▶ Problem description: What is the count of lines in the records that include "netlist"? Reply with that number alone.

The data below:

What follows belongs to an exercise in optimizing a design on an open flow for small area and a short achievable clock period; a production flow would make more cautious choices.
The RTL was checked by simulation tests, not by an equivalence proof against the original design.
Power is estimated from default activity; no workload was simulated.

==> inputs of 03-12 <==
==> flow/design.v <==
module lane_contrib (
    input  wire          clk,
    input  wire          rst,
    input  wire          in_valid,
    input  wire          m_kind4,
    input  wire [3:0]    m_count,
    input  wire [4:0]    m_exp,
    input  wire [1:0]    w_fmt,       
    input  wire [7:0]    w_scale,
    input  wire [7:0]    w_offset,
    input  wire [63:0]   w_code,
    input  wire [127:0]  esc_entry,
    input  wire [7:0]    esc_ok,
    output reg           out_valid,
    output reg  [255:0]  out_contrib,
    output reg  [7:0]    out_sat,
    output reg  [7:0]    out_nonfin,
    output reg  [7:0]    out_escovr
);
    reg          v0, v1, v2;
    reg          kind4_0;
    reg  [3:0]   count_0;
    reg  [4:0]   mexp_0;
    reg  [1:0]   fmt_0;
    reg  [7:0]   scale_0, offset_0;
    reg  [63:0]  code_0;
    reg  [127:0] entry_0;
    reg  [7:0]   ok_0;
    always @(posedge clk) begin
        if (rst) begin
            v0 <= 1'b0; v1 <= 1'b0; v2 <= 1'b0; out_valid <= 1'b0;
        end else begin
            v0 <= in_valid; v1 <= v0; v2 <= v1; out_valid <= v2;
        end
        kind4_0  <= m_kind4;
        count_0  <= m_count;
        mexp_0   <= m_exp;
        fmt_0    <= w_fmt;
        scale_0  <= w_scale;
        offset_0 <= w_offset;
        code_0   <= w_code;
        entry_0  <= esc_entry;
        ok_0     <= esc_ok;
    end
    wire [4:0] mq = kind4_0 ? {count_0[3], count_0} : {1'b0, count_0};
    wire [4:0] me = kind4_0 ? mexp_0 : 5'd0;
    wire block    = fmt_0[1];
    wire constant = block && (scale_0 == 8'd0);
    wire esc_bs4  = block && !fmt_0[0];    
    wire signed [9:0] rb = -10'sd90 - $signed({5'd0, me});
    wire signed [8:0] es = (block && !constant) ? 9'sd248 - $signed({1'b0, scale_0}) : 9'sd121;
    reg o0_1, t0_1, o1_1, t1_1, o2_1;
    always @(posedge clk) begin
        o0_1 <= mq[0];
        t0_1 <= mq[1] & ~mq[0];
        o1_1 <= mq[2] ^ mq[1];
        t1_1 <= (mq[3] & ~mq[2] & ~mq[1]) | (~mq[3] & mq[2] & mq[1]);
        o2_1 <= mq[4] ^ mq[3];
    end
    genvar i;
    generate
        for (i = 0; i < 8; i = i + 1) begin : g_lane
            wire [7:0]  code  = code_0[8*i +: 8];
            wire [15:0] entry = entry_0[16*i +: 16];
            wire        ok    = ok_0[i];
            wire esc = esc_bs4 && !constant && (code[3:0] == 4'b1000);
            wire [7:0] b_exp = entry[14:7];
            wire [6:0] b_man = entry[6:0];
            wire b_ff  = (b_exp == 8'hFF);
            wire b_nan = b_ff && (b_man != 7'd0);
            wire [8:0] q = fmt_0[0] ? {code[7], code} : {{5{code[3]}}, code[3:0]};
            wire [8:0] a = constant ? {offset_0[7], offset_0} :
                           esc      ? ((ok && !b_nan) ? {2'b01, b_man} : 9'd0) : q;
            wire [8:0] e = esc ? {1'b0, ~b_exp} : es;
            wire signed [9:0] r = rb + {e[8], e};
            wire flip = esc & entry[15];
            reg  [8:0] a_1;
            reg  [5:0] r_1;
            reg        big_1, zero_1, n0_1, n1_1, n2_1, nf_1, eo_1;
            always @(posedge clk) begin
                a_1    <= a;
                r_1    <= r[5:0];
                big_1  <= r[9];                           
                zero_1 <= !r[9] && (r > 10'sd43);         
                n0_1   <= mq[1] ^ flip;
                n1_1   <= mq[3] ^ flip;
                n2_1   <= mq[4] ^ flip;
                nf_1   <= esc && ok && b_ff;
                eo_1   <= esc && !ok;
            end
            wire [9:0] a10 = {a_1[8], a_1};
            wire [9:0] m0 = (o0_1 ? a10 : 10'd0) | (t0_1 ? {a_1, 1'b0} : 10'd0);
            wire [9:0] m1 = (o1_1 ? a10 : 10'd0) | (t1_1 ? {a_1, 1'b0} : 10'd0);
            wire [9:0] m2 = (o2_1 ? a10 : 10'd0);
            wire [9:0] u0 = m0 ^ {10{n0_1}};
            wire [9:0] u1 = m1 ^ {10{n1_1}};
            wire [9:0] u2 = m2 ^ {10{n2_1}};
            wire sg0 = u0[9], sg1 = u1[9];
            wire [13:0] ra  = {sg0 | sg1, sg0 ^ sg1, sg0, sg0, u0};
            wire [13:0] rbw = {2'b00, u1, 1'b0, n0_1};
            wire [13:0] rcw = {u2, 1'b0, n1_1, 2'b00};
            wire [13:0] rd  = {9'd0, n2_1, 4'd0};
            wire [13:0] x1 = ra ^ rbw ^ rcw;
            wire [13:0] y1 = ((ra & rbw) | (ra & rcw) | (rbw & rcw)) << 1;
            wire [13:0] x2 = x1 ^ y1 ^ rd;
            wire [13:0] y2 = ((x1 & y1) | (x1 & rd) | (y1 & rd)) << 1;
            wire [13:0] sum = x2 + y2;
            reg [12:0] p_2;
            reg [5:0]  r_2;
            reg        big_2, zero_2, nf_2, eo_2;
            always @(posedge clk) begin
                p_2    <= sum[12:0];
                r_2    <= r_1;
                big_2  <= big_1;
                zero_2 <= zero_1;
                nf_2   <= nf_1;
                eo_2   <= eo_1;
            end
            wire [12:0] pz = zero_2 ? 13'd0 : p_2;
            wire sgn = pz[12];
            wire [11:0] u = pz[11:0] ^ {12{sgn}};
            reg  [11:0] t;       
            reg  [11:0] z;       
            integer k;
            always @(*) begin
                t[11] = u[11];
                for (k = 10; k >= 0; k = k - 1) t[k] = t[k+1] | u[k];
                z[0] = !pz[0];
                for (k = 1; k < 12; k = k + 1) z[k] = z[k-1] & !pz[k];
            end
            wire nz   = sgn | t[0];
            wire [15:0] tv = {4'd0, t};
            wire lovf = (r_2[5:4] == 2'b00) && tv[r_2[3:0]];
            wire sat  = big_2 ? nz : lovf;
            wire signed [43:0] wide = {pz, 31'd0};
            wire [43:0] y = wide >>> r_2;
            wire rgt = r_2[5] && !r_2[4];
            wire [3:0]  gi = r_2[3:0];
            wire [15:0] gv = {4'd0, pz[11:0]};
            wire [15:0] sv = {3'd0, ~z[11:0], 1'b0};    
            wire g  = gv[gi];
            wire st = sv[gi];
            wire inc = rgt && g && (st || y[0]);
            wire [14:0] yr = {1'b0, y[13:0]} + {14'd0, inc};
            wire [31:0] res = {y[31:14] & {18{!yr[14]}}, yr[13:0]};
            always @(posedge clk) begin
                out_contrib[32*i +: 32] <= sat ? {sgn, {31{!sgn}}} : res;
                out_sat[i]    <= sat;
                out_nonfin[i] <= nf_2;
                out_escovr[i] <= eo_2;
            end
        end
    endgenerate
endmodule
==> flow/flow/run.sh <==
#!/bin/bash
# The standard layout (the standard.sh: ORFS synthesis through finish),
# with every input and output port buffered by sky130_fd_sc_hd__buf_1
# instead of the cell buffer_ports picks by itself.
set -euo pipefail
export BUFFER_PORTS_ARGS="-buffer_cell sky130_fd_sc_hd__buf_1"
bash standard.sh finish > standard_flow.log 2>&1
==> flow/standard.sh <==
#!/bin/bash
# synth_recipe.tcl (not shown) runs the flow's synth.tcl, then flattens the netlist and writes it again
# the make line also repeats each setting of config.mk as NAME=value (left out here)
make -C /OpenROAD-flow-scripts/flow DESIGN_CONFIG=/design/flow/config.mk WORK_HOME=/design/flow/orfs CLKGATE_MAP_FILE= SYNTH_SCRIPT=/design/flow/synth_recipe.tcl "${@:-finish}"
==> flow/config.mk <==
export PLATFORM = sky130hd
export DESIGN_NAME = lane_contrib
export DESIGN_NICKNAME = lane_contrib
export VERILOG_FILES = /design/flow/design.v
export SDC_FILE = /design/flow/constraint.sdc
export NUM_CORES = 4
export LEC_CHECK = 0
export CAP_MARGIN = 50
export CORE_MARGIN = 2
export CORE_UTILIZATION = 60
export CTS_BUF_LIST = sky130_fd_sc_hd__clkbuf_8
export SLEW_MARGIN = 75
==> flow/constraint.sdc <==
create_clock -name core_clock -period 16.0 [get_ports {clk}]
set_input_delay 3.2000 -clock core_clock [delete_from_list [all_inputs] [get_ports {clk}]]
set_output_delay 3.2000 -clock core_clock [all_outputs]
set_load 0.01 [all_outputs]
==> inputs of 10-19, as changes to 03-12 <==
--- a/flow/design.v
+++ b/flow/design.v
@@ -19,41 +19,27 @@
 );
-    reg          v0, v1, v2;
-    reg          kind4_0;
-    reg  [3:0]   count_0;
-    reg  [4:0]   mexp_0;
-    reg  [1:0]   fmt_0;
-    reg  [7:0]   scale_0, offset_0;
-    reg  [63:0]  code_0;
-    reg  [127:0] entry_0;
-    reg  [7:0]   ok_0;
+    reg v1, v2;
     always @(posedge clk) begin
         if (rst) begin
-            v0 <= 1'b0; v1 <= 1'b0; v2 <= 1'b0; out_valid <= 1'b0;
+            v1 <= 1'b0; v2 <= 1'b0; out_valid <= 1'b0;
         end else begin
-            v0 <= in_valid; v1 <= v0; v2 <= v1; out_valid <= v2;
+            v1 <= in_valid; v2 <= v1; out_valid <= v2;
         end
-        kind4_0  <= m_kind4;
-        count_0  <= m_count;
-        mexp_0   <= m_exp;
-        fmt_0    <= w_fmt;
-        scale_0  <= w_scale;
-        offset_0 <= w_offset;
-        code_0   <= w_code;
-        entry_0  <= esc_entry;
-        ok_0     <= esc_ok;
     end
-    wire [4:0] mq = kind4_0 ? {count_0[3], count_0} : {1'b0, count_0};
-    wire [4:0] me = kind4_0 ? mexp_0 : 5'd0;
-    wire block    = fmt_0[1];
-    wire constant = block && (scale_0 == 8'd0);
-    wire esc_bs4  = block && !fmt_0[0];    
+    wire [4:0] mq = m_kind4 ? {m_count[3], m_count} : {1'b0, m_count};
+    wire [4:0] me = m_kind4 ? m_exp : 5'd0;
+    wire block    = w_fmt[1];
+    wire constant = block && (w_scale == 8'd0);
+    wire esc_bs4  = block && !w_fmt[0];    
     wire signed [9:0] rb = -10'sd90 - $signed({5'd0, me});
-    wire signed [8:0] es = (block && !constant) ? 9'sd248 - $signed({1'b0, scale_0}) : 9'sd121;
-    reg o0_1, t0_1, o1_1, t1_1, o2_1;
+    wire signed [8:0] es = block ? 9'sd248 - $signed({1'b0, w_scale}) : 9'sd121;
+    wire d0_one = mq[0];
+    wire d0_two = mq[1] & ~mq[0];
+    wire d1_one = mq[2] ^ mq[1];
+    wire d1_two = (mq[3] & ~mq[2] & ~mq[1]) | (~mq[3] & mq[2] & mq[1]);
+    wire d2_one = mq[4] ^ mq[3];
+    reg signed [9:0] rb_1;
+    reg signed [8:0] es_1;
     always @(posedge clk) begin
-        o0_1 <= mq[0];
-        t0_1 <= mq[1] & ~mq[0];
-        o1_1 <= mq[2] ^ mq[1];
-        t1_1 <= (mq[3] & ~mq[2] & ~mq[1]) | (~mq[3] & mq[2] & mq[1]);
-        o2_1 <= mq[4] ^ mq[3];
+        rb_1 <= rb;
+        es_1 <= constant ? 9'sd121 : es;
     end
@@ -62,6 +48,7 @@
         for (i = 0; i < 8; i = i + 1) begin : g_lane
-            wire [7:0]  code  = code_0[8*i +: 8];
-            wire [15:0] entry = entry_0[16*i +: 16];
-            wire        ok    = ok_0[i];
-            wire esc = esc_bs4 && !constant && (code[3:0] == 4'b1000);
+            wire [7:0]  code  = w_code[8*i +: 8];
+            wire [15:0] entry = esc_entry[16*i +: 16];
+            wire        ok    = esc_ok[i];
+            wire escc = esc_bs4 && (code[3:0] == 4'b1000);
+            wire esc  = escc && !constant;
             wire [7:0] b_exp = entry[14:7];
@@ -70,22 +57,30 @@
             wire b_nan = b_ff && (b_man != 7'd0);
-            wire [8:0] q = fmt_0[0] ? {code[7], code} : {{5{code[3]}}, code[3:0]};
-            wire [8:0] a = constant ? {offset_0[7], offset_0} :
-                           esc      ? ((ok && !b_nan) ? {2'b01, b_man} : 9'd0) : q;
-            wire [8:0] e = esc ? {1'b0, ~b_exp} : es;
-            wire signed [9:0] r = rb + {e[8], e};
+            wire [8:0] q  = w_fmt[0] ? {code[7], code} : {{5{code[3]}}, code[3:0]};
+            wire [8:0] aw = escc ? ((ok && !b_nan) ? {2'b01, b_man} : 9'd0) : q;
+            wire [8:0] a  = constant ? {w_offset[7], w_offset} : aw;
             wire flip = esc & entry[15];
             reg  [8:0] a_1;
-            reg  [5:0] r_1;
-            reg        big_1, zero_1, n0_1, n1_1, n2_1, nf_1, eo_1;
+            reg  [7:0] x_1;      
+            reg        esc_1;
+            reg        o0_1, t0_1, o1_1, t1_1, o2_1;    
+            reg        n0_1, n1_1, n2_1, nf_1, eo_1;    
             always @(posedge clk) begin
-                a_1    <= a;
-                r_1    <= r[5:0];
-                big_1  <= r[9];                           
-                zero_1 <= !r[9] && (r > 10'sd43);         
-                n0_1   <= mq[1] ^ flip;
-                n1_1   <= mq[3] ^ flip;
-                n2_1   <= mq[4] ^ flip;
-                nf_1   <= esc && ok && b_ff;
-                eo_1   <= esc && !ok;
+                a_1  <= a;
+                x_1  <= b_exp;
+                esc_1 <= esc;
+                o0_1 <= d0_one;
+                t0_1 <= d0_two;
+                o1_1 <= d1_one;
+                t1_1 <= d1_two;
+                o2_1 <= d2_one;
+                n0_1 <= mq[1] ^ flip;
+                n1_1 <= mq[3] ^ flip;
+                n2_1 <= mq[4] ^ flip;
+                nf_1 <= esc && ok && b_ff;
+                eo_1 <= esc && !ok;
             end
+            wire [8:0] e = esc_1 ? {1'b0, ~x_1} : es_1;
+            wire signed [9:0] r = rb_1 + {e[8], e};
+            wire big   = r[9];                             
+            wire under = !r[9] && (r > 10'sd43);           
             wire [9:0] a10 = {a_1[8], a_1};
@@ -112,5 +107,5 @@
                 p_2    <= sum[12:0];
-                r_2    <= r_1;
-                big_2  <= big_1;
-                zero_2 <= zero_1;
+                r_2    <= r[5:0];
+                big_2  <= big;
+                zero_2 <= under;
                 nf_2   <= nf_1;
- CTS_BUF_LIST: sky130_fd_sc_hd__clkbuf_8 -> unset
- SLEW_MARGIN: 75 -> 85
==> inputs of 05-05, as changes to 03-12 <==
- CTS_BUF_LIST: sky130_fd_sc_hd__clkbuf_8 -> unset
==> notes.md <==
item	05-05	10-19	03-12
Result of the run	finished clean	aborted with a tool error	finished clean
Stage where the flow stopped	-	global routing	-
FF-to-FF path depth	19	-	19
Path type of the worst setup path	reg -> out	-	reg -> out
Synth Area in Compound Gates	22.70%	25.21%	22.70%
Fraction of power consumed by combinational cells	48.9%	-	49.6%
TritonCTS clock tree	done	-	done
Start point of the worst min-delay path	g_lane[6].big_1$_DFF_P_	-	g_lane[0].r_1[2]$_DFF_P_
Endpoint, Worst Hold	g_lane[6].big_2$_DFF_P_	-	g_lane[0].r_2[2]$_DFF_P_
Initial standard-cell utilization of the core	60.68%	60.39%	60.68%
Root buffer cell	sky130_fd_sc_hd__clkbuf_16	sky130_fd_sc_hd__clkbuf_16	sky130_fd_sc_hd__clkbuf_8
Slowest stage cell, crit path	sky130_fd_sc_hd__dfxtp_1	-	sky130_fd_sc_hd__dfxtp_1
Vias after detailed routing	46140	-	46360
Final period demand of the worst path	4.399 ns	-	4.570 ns
Worst slew pin tran	0.4002 ns	-	0.3931 ns
Detailed-routed wire length on met3	15.33 mm	-	14.70 mm
Startpoint types	register	-	register
Critical path arrival	1.20 ns	-	1.37 ns
# Taps	1134	-	1134
Combinational cell power	5.38 mW	-	5.36 mW
Proportion of netlist area held by the largest area contributor	34.52%	28.81%	34.52%
Pins Over Slew Limit	0	-	0
Kind of capture point of the worst setup path	output pin	-	output pin

afterwards: timing with drivers on the ports:
No port has a modelled driver above. Below, the same layouts with a new extraction and two added sets of constraints.
Step 1 sets driving cells, clkbuf_16 on the clock port and buf_2 on the other inputs (assumed; they add their load-dependent delay and slew).
Step 2 times the ports against the registers' clock, not the clock port: input delays grow and output delays shrink by t, the midpoint of the rising clock arrivals with the driver on.
Slacks: ideal ports / drivers / drivers and shift; pairs: ideal ports / drivers.
| run | t (ns) | setup slack, ns | worst setup path after step 2 | clock arrival spread, ns | worst register clock-pin slew, ns |
|---|---|---|---|---|---|
| 03-12 | 0.895 | 11.430 / 11.360 / 11.814 | register to register | 0.048 / 0.048 | 0.07 / 0.07 |
| 05-05 | 0.738 | 11.602 / 11.527 / 11.834 | register to register | 0.038 / 0.037 | 0.07 / 0.07 |
After both steps every run listed still meets setup and hold.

End of The data.

▶ Task output: 2